## Problem to work on
For every line of the material below, check for the string "input" and return the line if it is there.

## Data records
--- src/rtl/mem_arbiter.sv ---
`default_nettype none
// ============================================================================
// Module   : mem_arbiter
// Brief    : Shares one memory port between instruction fetch and data
//            requesters with alternating tie-break and timeout abort.
// Revision : 1.0 - initial release
// ============================================================================
module mem_arbiter #(
    parameter int TIMEOUT = 255
) (
    input  logic        clk,
    input  logic        rst,
    input  logic        if_req,
    input  logic [31:0] if_addr,
    output logic [31:0] if_rdata,
    output logic        if_valid,
    output logic        if_err,
    input  logic        d_req,
    input  logic        d_we,
    input  logic [3:0]  d_mask,
    input  logic [31:0] d_addr,
    input  logic [31:0] d_wdata,
    output logic [31:0] d_rdata,
    output logic        d_valid,
    output logic        d_err,
    output logic        mem_req,
    output logic        mem_we,
    output logic [3:0]  mem_mask,
    output logic [31:0] mem_addr,
    output logic [31:0] mem_wdata,
    input  logic [31:0] mem_rdata,
    input  logic        mem_ack
);

    typedef enum logic [1:0] {
        ST_IDLE = 2'd0,
        ST_BUSY = 2'd1,
        ST_RESP = 2'd2
    } state_t;

    localparam logic [9:0] C_TIMEOUT = 10'(TIMEOUT);

    state_t      r_state;
    state_t      w_state_nxt;
    logic        r_gnt;       // 0 = instruction, 1 = data
    logic        r_last;      // last requester that received a response
    logic [9:0]  r_cnt;
    logic [31:0] r_addr;
    logic [31:0] r_wdata;
    logic [3:0]  r_mask;
    logic        r_we;
    logic [31:0] r_if_rdata;
    logic [31:0] r_d_rdata;
    logic        r_if_err;
    logic        r_d_err;

    logic        w_any_req;
    logic        w_pick_d;
    logic        w_expired;

    // Data wins when it is alone, or on a tie when instruction was served last
    // (or nothing yet, since last resets to instruction).
    assign w_any_req = if_req | d_req;
    assign w_pick_d  = d_req & (~if_req | ~r_last);
    assign w_expired = (r_cnt == C_TIMEOUT);

    // State register
    always_ff @(posedge clk or negedge rst) begin
        if (!rst) begin
            r_state <= ST_IDLE;
        end else begin
            r_state <= w_state_nxt;
        end
    end

    // Next-state and handshake outputs; an ack on the expiry cycle still counts
    always_comb begin
        w_state_nxt = r_state;
        mem_req     = 1'b0;
        if_valid    = 1'b0;
        d_valid     = 1'b0;
        case (r_state)
            ST_IDLE: begin
                if (w_any_req) begin
                    w_state_nxt = ST_BUSY;
                end
            end
            ST_BUSY: begin
                mem_req = ~w_expired;
                if (mem_ack || w_expired) begin
                    w_state_nxt = ST_RESP;
                end
            end
            ST_RESP: begin
                if_valid    = ~r_gnt;
                d_valid     = r_gnt;
                w_state_nxt = ST_IDLE;
            end
            default: begin
                w_state_nxt = ST_IDLE;
            end
        endcase
    end

    // Grant capture, request field latching and BUSY cycle counter
    always_ff @(posedge clk or negedge rst) begin
        if (!rst) begin
            r_gnt   <= 1'b0;
            r_cnt   <= 10'd0;
            r_addr  <= 32'd0;
            r_wdata <= 32'd0;
            r_mask  <= 4'd0;
            r_we    <= 1'b0;
        end else if (r_state == ST_IDLE && w_any_req) begin
            r_gnt <= w_pick_d;
            r_cnt <= 10'd0;
            if (w_pick_d) begin
                r_addr  <= d_addr;
                r_wdata <= d_wdata;
                r_mask  <= d_mask;
                r_we    <= d_we;
            end else begin
                r_addr  <= if_addr;
                r_wdata <= 32'd0;
                r_mask  <= 4'hF;
                r_we    <= 1'b0;
            end
        end else if (r_state == ST_BUSY && !mem_ack && !w_expired) begin
            r_cnt <= r_cnt + 10'd1;
        end
    end

    // Response data/error capture and tie-break history
    always_ff @(posedge clk or negedge rst) begin
        if (!rst) begin
            r_last     <= 1'b0;
            r_if_rdata <= 32'd0;
            r_d_rdata  <= 32'd0;
            r_if_err   <= 1'b0;
            r_d_err    <= 1'b0;
        end else if (r_state == ST_BUSY && (mem_ack || w_expired)) begin
            r_last <= r_gnt;
            if (r_gnt) begin
                r_d_rdata <= mem_ack ? mem_rdata : 32'd0;
                r_d_err   <= ~mem_ack;
            end else begin
                r_if_rdata <= mem_ack ? mem_rdata : 32'd0;
                r_if_err   <= ~mem_ack;
            end
        end
    end

    assign mem_we    = r_we;
    assign mem_mask  = r_mask;
    assign mem_addr  = r_addr;
    assign mem_wdata = r_wdata;
    assign if_rdata  = r_if_rdata;
    assign if_err    = r_if_err;
    assign d_rdata   = r_d_rdata;
    assign d_err     = r_d_err;

endmodule
`default_nettype wire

## Reply
    input  logic        clk,
    input  logic        rst,
    input  logic        if_req,
    input  logic [31:0] if_addr,
    input  logic        d_req,
    input  logic        d_we,
    input  logic [3:0]  d_mask,
    input  logic [31:0] d_addr,
    input  logic [31:0] d_wdata,
    input  logic [31:0] mem_rdata,
    input  logic        mem_ack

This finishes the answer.